• **WHAT TO PRODUCE**: The reply should be an exact transcription of every record.

==============================

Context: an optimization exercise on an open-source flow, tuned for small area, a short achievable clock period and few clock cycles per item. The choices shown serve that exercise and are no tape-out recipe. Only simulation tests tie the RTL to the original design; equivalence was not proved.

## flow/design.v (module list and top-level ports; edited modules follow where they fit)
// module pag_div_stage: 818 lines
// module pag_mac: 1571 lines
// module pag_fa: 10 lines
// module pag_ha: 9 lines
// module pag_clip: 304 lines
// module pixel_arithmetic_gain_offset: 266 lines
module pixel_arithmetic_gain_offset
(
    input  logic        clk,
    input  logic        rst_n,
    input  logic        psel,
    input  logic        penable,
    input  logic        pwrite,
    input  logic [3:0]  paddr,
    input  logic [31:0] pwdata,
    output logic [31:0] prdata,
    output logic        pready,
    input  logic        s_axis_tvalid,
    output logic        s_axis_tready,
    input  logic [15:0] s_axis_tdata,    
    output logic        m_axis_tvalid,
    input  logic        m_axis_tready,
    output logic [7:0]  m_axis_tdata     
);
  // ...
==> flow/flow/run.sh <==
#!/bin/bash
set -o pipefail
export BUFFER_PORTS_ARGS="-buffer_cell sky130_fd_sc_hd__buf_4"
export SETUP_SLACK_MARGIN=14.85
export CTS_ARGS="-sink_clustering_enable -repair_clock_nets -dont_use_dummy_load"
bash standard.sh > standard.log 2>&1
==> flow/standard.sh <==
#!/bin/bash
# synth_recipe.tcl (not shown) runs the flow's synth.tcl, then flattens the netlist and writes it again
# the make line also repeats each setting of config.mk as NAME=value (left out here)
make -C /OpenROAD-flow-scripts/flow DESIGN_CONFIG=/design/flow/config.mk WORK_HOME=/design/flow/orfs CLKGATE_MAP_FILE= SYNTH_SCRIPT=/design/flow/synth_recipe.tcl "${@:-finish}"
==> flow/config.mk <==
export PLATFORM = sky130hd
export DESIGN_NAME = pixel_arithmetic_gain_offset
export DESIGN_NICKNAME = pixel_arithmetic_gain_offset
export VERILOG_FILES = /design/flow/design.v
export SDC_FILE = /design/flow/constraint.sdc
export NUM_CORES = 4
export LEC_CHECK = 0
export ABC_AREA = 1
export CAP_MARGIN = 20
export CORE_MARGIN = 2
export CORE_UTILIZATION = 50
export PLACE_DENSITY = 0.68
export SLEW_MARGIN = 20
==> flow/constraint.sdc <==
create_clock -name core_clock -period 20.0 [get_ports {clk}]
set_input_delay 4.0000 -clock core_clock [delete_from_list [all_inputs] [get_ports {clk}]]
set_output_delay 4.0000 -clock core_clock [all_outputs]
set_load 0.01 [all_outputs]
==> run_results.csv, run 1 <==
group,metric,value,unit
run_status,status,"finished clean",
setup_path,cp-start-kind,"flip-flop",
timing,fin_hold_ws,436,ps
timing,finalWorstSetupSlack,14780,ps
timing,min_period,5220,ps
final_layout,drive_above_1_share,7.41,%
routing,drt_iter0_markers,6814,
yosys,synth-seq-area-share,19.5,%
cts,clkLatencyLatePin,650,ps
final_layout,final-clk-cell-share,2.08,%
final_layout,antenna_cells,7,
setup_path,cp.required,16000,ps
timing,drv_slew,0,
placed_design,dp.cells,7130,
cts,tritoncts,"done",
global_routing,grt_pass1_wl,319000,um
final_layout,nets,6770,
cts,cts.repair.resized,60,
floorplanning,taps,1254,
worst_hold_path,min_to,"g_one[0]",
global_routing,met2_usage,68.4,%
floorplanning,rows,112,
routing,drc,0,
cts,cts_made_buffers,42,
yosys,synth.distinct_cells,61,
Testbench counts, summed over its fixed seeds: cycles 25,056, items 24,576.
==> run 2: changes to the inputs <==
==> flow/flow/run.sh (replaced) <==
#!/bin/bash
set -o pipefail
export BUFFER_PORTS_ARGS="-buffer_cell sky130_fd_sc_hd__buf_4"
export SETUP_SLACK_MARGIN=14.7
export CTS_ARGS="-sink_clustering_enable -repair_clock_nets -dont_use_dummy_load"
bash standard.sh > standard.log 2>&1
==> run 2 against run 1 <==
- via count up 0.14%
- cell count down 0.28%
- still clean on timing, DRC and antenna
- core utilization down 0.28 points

==============================

• **RESULT BELOW**:
Context: an optimization exercise on an open-source flow, tuned for small area, a short achievable clock period and few clock cycles per item. The choices shown serve that exercise and are no tape-out recipe. Only simulation tests tie the RTL to the original design; equivalence was not proved.

## flow/design.v (module list and top-level ports; edited modules follow where they fit)
// module pag_div_stage: 818 lines
// module pag_mac: 1571 lines
// module pag_fa: 10 lines
// module pag_ha: 9 lines
// module pag_clip: 304 lines
// module pixel_arithmetic_gain_offset: 266 lines
module pixel_arithmetic_gain_offset
(
    input  logic        clk,
    input  logic        rst_n,
    input  logic        psel,
    input  logic        penable,
    input  logic        pwrite,
    input  logic [3:0]  paddr,
    input  logic [31:0] pwdata,
    output logic [31:0] prdata,
    output logic        pready,
    input  logic        s_axis_tvalid,
    output logic        s_axis_tready,
    input  logic [15:0] s_axis_tdata,    
    output logic        m_axis_tvalid,
    input  logic        m_axis_tready,
    output logic [7:0]  m_axis_tdata     
);
  // ...
==> flow/flow/run.sh <==
#!/bin/bash
set -o pipefail
export BUFFER_PORTS_ARGS="-buffer_cell sky130_fd_sc_hd__buf_4"
export SETUP_SLACK_MARGIN=14.85
export CTS_ARGS="-sink_clustering_enable -repair_clock_nets -dont_use_dummy_load"
bash standard.sh > standard.log 2>&1
==> flow/standard.sh <==
#!/bin/bash
# synth_recipe.tcl (not shown) runs the flow's synth.tcl, then flattens the netlist and writes it again
# the make line also repeats each setting of config.mk as NAME=value (left out here)
make -C /OpenROAD-flow-scripts/flow DESIGN_CONFIG=/design/flow/config.mk WORK_HOME=/design/flow/orfs CLKGATE_MAP_FILE= SYNTH_SCRIPT=/design/flow/synth_recipe.tcl "${@:-finish}"
==> flow/config.mk <==
export PLATFORM = sky130hd
export DESIGN_NAME = pixel_arithmetic_gain_offset
export DESIGN_NICKNAME = pixel_arithmetic_gain_offset
export VERILOG_FILES = /design/flow/design.v
export SDC_FILE = /design/flow/constraint.sdc
export NUM_CORES = 4
export LEC_CHECK = 0
export ABC_AREA = 1
export CAP_MARGIN = 20
export CORE_MARGIN = 2
export CORE_UTILIZATION = 50
export PLACE_DENSITY = 0.68
export SLEW_MARGIN = 20
==> flow/constraint.sdc <==
create_clock -name core_clock -period 20.0 [get_ports {clk}]
set_input_delay 4.0000 -clock core_clock [delete_from_list [all_inputs] [get_ports {clk}]]
set_output_delay 4.0000 -clock core_clock [all_outputs]
set_load 0.01 [all_outputs]
==> run_results.csv, run 1 <==
group,metric,value,unit
run_status,status,"finished clean",
setup_path,cp-start-kind,"flip-flop",
timing,fin_hold_ws,436,ps
timing,finalWorstSetupSlack,14780,ps
timing,min_period,5220,ps
final_layout,drive_above_1_share,7.41,%
routing,drt_iter0_markers,6814,
yosys,synth-seq-area-share,19.5,%
cts,clkLatencyLatePin,650,ps
final_layout,final-clk-cell-share,2.08,%
final_layout,antenna_cells,7,
setup_path,cp.required,16000,ps
timing,drv_slew,0,
placed_design,dp.cells,7130,
cts,tritoncts,"done",
global_routing,grt_pass1_wl,319000,um
final_layout,nets,6770,
cts,cts.repair.resized,60,
floorplanning,taps,1254,
worst_hold_path,min_to,"g_one[0]",
global_routing,met2_usage,68.4,%
floorplanning,rows,112,
routing,drc,0,
cts,cts_made_buffers,42,
yosys,synth.distinct_cells,61,
Testbench counts, summed over its fixed seeds: cycles 25,056, items 24,576.
==> run 2: changes to the inputs <==
==> flow/flow/run.sh (replaced) <==
#!/bin/bash
set -o pipefail
export BUFFER_PORTS_ARGS="-buffer_cell sky130_fd_sc_hd__buf_4"
export SETUP_SLACK_MARGIN=14.7
export CTS_ARGS="-sink_clustering_enable -repair_clock_nets -dont_use_dummy_load"
bash standard.sh > standard.log 2>&1
==> run 2 against run 1 <==
- via count up 0.14%
- cell count down 0.28%
- still clean on timing, DRC and antenna
- core utilization down 0.28 points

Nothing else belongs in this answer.